Description of the task -> Find the line containing "Yosys cell counts" in the listing below. Repeat it exactly, along with each following line up to and including the one containing "hold reg to".

Data for processing ->
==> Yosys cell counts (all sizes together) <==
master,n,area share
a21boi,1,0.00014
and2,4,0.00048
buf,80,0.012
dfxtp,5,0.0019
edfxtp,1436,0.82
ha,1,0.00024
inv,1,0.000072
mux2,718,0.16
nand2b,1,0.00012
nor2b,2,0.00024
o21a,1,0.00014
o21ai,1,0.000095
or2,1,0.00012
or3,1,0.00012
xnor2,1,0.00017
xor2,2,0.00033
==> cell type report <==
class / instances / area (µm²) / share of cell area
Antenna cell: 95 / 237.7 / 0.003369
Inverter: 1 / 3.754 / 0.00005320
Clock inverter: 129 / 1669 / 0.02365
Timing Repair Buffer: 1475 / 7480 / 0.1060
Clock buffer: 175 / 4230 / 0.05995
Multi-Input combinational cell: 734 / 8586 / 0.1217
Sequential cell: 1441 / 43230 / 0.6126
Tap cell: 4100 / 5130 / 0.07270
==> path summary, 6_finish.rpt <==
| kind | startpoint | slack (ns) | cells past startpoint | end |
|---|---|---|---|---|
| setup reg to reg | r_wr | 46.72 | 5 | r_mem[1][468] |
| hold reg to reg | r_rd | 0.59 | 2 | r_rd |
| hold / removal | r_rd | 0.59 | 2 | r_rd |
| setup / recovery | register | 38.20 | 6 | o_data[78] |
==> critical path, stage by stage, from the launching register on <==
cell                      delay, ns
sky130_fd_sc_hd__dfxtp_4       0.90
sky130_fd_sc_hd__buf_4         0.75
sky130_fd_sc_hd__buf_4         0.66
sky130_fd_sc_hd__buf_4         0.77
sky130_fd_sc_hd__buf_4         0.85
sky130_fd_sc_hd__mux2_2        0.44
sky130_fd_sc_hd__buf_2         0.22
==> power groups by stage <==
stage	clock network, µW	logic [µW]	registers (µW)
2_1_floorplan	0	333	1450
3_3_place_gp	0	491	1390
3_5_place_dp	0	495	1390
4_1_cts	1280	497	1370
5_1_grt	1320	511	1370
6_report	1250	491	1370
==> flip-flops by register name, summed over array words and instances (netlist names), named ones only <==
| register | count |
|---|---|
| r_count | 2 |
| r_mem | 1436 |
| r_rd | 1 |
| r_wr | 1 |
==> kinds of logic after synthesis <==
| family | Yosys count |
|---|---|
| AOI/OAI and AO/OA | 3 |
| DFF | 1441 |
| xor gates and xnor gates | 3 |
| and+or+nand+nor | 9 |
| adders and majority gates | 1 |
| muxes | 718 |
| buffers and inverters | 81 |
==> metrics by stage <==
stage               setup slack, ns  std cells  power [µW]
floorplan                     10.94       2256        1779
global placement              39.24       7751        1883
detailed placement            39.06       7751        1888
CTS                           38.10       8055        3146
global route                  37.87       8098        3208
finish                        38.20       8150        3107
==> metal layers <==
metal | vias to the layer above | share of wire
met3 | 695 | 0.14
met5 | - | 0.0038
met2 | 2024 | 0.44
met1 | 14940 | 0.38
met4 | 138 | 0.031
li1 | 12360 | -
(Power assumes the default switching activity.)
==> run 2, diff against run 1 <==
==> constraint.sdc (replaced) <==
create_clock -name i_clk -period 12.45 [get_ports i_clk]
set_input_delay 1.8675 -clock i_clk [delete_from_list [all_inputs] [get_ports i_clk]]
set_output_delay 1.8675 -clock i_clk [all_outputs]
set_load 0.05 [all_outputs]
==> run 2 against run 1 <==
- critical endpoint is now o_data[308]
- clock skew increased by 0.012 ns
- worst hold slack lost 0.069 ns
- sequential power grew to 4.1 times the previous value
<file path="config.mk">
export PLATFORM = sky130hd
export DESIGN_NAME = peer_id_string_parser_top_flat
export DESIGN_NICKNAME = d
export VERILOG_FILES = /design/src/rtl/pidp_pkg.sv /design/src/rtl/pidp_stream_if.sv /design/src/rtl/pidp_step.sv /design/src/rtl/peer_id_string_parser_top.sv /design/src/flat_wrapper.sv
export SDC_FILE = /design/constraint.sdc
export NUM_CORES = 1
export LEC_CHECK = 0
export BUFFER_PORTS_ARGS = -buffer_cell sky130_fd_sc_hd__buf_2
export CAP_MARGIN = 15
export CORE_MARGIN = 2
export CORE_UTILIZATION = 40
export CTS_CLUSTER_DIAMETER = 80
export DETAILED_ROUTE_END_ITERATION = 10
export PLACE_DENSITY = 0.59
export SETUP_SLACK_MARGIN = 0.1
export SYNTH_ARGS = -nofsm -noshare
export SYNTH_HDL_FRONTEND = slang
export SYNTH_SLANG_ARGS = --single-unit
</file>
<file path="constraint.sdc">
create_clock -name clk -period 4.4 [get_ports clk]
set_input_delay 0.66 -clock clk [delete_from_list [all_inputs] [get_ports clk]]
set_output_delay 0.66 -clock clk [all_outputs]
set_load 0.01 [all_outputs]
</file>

---

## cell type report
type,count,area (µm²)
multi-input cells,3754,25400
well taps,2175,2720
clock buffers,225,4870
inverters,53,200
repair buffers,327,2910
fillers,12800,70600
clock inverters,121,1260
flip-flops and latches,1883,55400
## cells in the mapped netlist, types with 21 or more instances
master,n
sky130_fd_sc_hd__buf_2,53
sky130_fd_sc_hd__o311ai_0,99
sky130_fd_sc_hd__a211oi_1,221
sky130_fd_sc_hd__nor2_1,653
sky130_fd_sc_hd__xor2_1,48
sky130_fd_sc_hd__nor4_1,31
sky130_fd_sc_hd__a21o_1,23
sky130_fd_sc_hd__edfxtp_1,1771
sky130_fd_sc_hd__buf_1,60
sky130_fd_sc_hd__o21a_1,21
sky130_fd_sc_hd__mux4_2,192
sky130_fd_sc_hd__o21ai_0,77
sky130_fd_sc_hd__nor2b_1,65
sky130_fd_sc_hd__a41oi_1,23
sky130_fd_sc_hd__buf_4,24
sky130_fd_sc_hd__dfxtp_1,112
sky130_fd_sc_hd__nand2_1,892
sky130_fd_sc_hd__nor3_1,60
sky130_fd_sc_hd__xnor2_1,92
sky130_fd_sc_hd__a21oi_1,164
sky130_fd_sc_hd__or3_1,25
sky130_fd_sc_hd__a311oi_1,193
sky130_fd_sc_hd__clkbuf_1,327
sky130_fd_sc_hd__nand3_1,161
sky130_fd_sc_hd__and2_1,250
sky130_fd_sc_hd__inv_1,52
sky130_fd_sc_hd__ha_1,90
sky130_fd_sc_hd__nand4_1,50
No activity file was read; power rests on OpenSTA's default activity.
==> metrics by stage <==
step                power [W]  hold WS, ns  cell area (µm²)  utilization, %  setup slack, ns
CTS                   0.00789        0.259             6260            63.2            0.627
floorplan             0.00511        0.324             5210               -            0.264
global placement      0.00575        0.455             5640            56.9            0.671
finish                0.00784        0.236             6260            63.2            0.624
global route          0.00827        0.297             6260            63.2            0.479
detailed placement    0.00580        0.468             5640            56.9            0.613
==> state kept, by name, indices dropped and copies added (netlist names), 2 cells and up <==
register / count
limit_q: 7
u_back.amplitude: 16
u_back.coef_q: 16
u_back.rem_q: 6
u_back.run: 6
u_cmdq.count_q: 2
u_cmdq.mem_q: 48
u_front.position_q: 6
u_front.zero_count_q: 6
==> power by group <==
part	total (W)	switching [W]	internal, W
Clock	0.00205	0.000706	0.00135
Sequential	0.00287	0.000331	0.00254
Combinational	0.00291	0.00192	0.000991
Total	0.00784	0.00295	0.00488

Expected answer ->
==> Yosys cell counts (all sizes together) <==
master,n,area share
a21boi,1,0.00014
and2,4,0.00048
buf,80,0.012
dfxtp,5,0.0019
edfxtp,1436,0.82
ha,1,0.00024
inv,1,0.000072
mux2,718,0.16
nand2b,1,0.00012
nor2b,2,0.00024
o21a,1,0.00014
o21ai,1,0.000095
or2,1,0.00012
or3,1,0.00012
xnor2,1,0.00017
xor2,2,0.00033
==> cell type report <==
class / instances / area (µm²) / share of cell area
Antenna cell: 95 / 237.7 / 0.003369
Inverter: 1 / 3.754 / 0.00005320
Clock inverter: 129 / 1669 / 0.02365
Timing Repair Buffer: 1475 / 7480 / 0.1060
Clock buffer: 175 / 4230 / 0.05995
Multi-Input combinational cell: 734 / 8586 / 0.1217
Sequential cell: 1441 / 43230 / 0.6126
Tap cell: 4100 / 5130 / 0.07270
==> path summary, 6_finish.rpt <==
| kind | startpoint | slack (ns) | cells past startpoint | end |
|---|---|---|---|---|
| setup reg to reg | r_wr | 46.72 | 5 | r_mem[1][468] |
| hold reg to reg | r_rd | 0.59 | 2 | r_rd |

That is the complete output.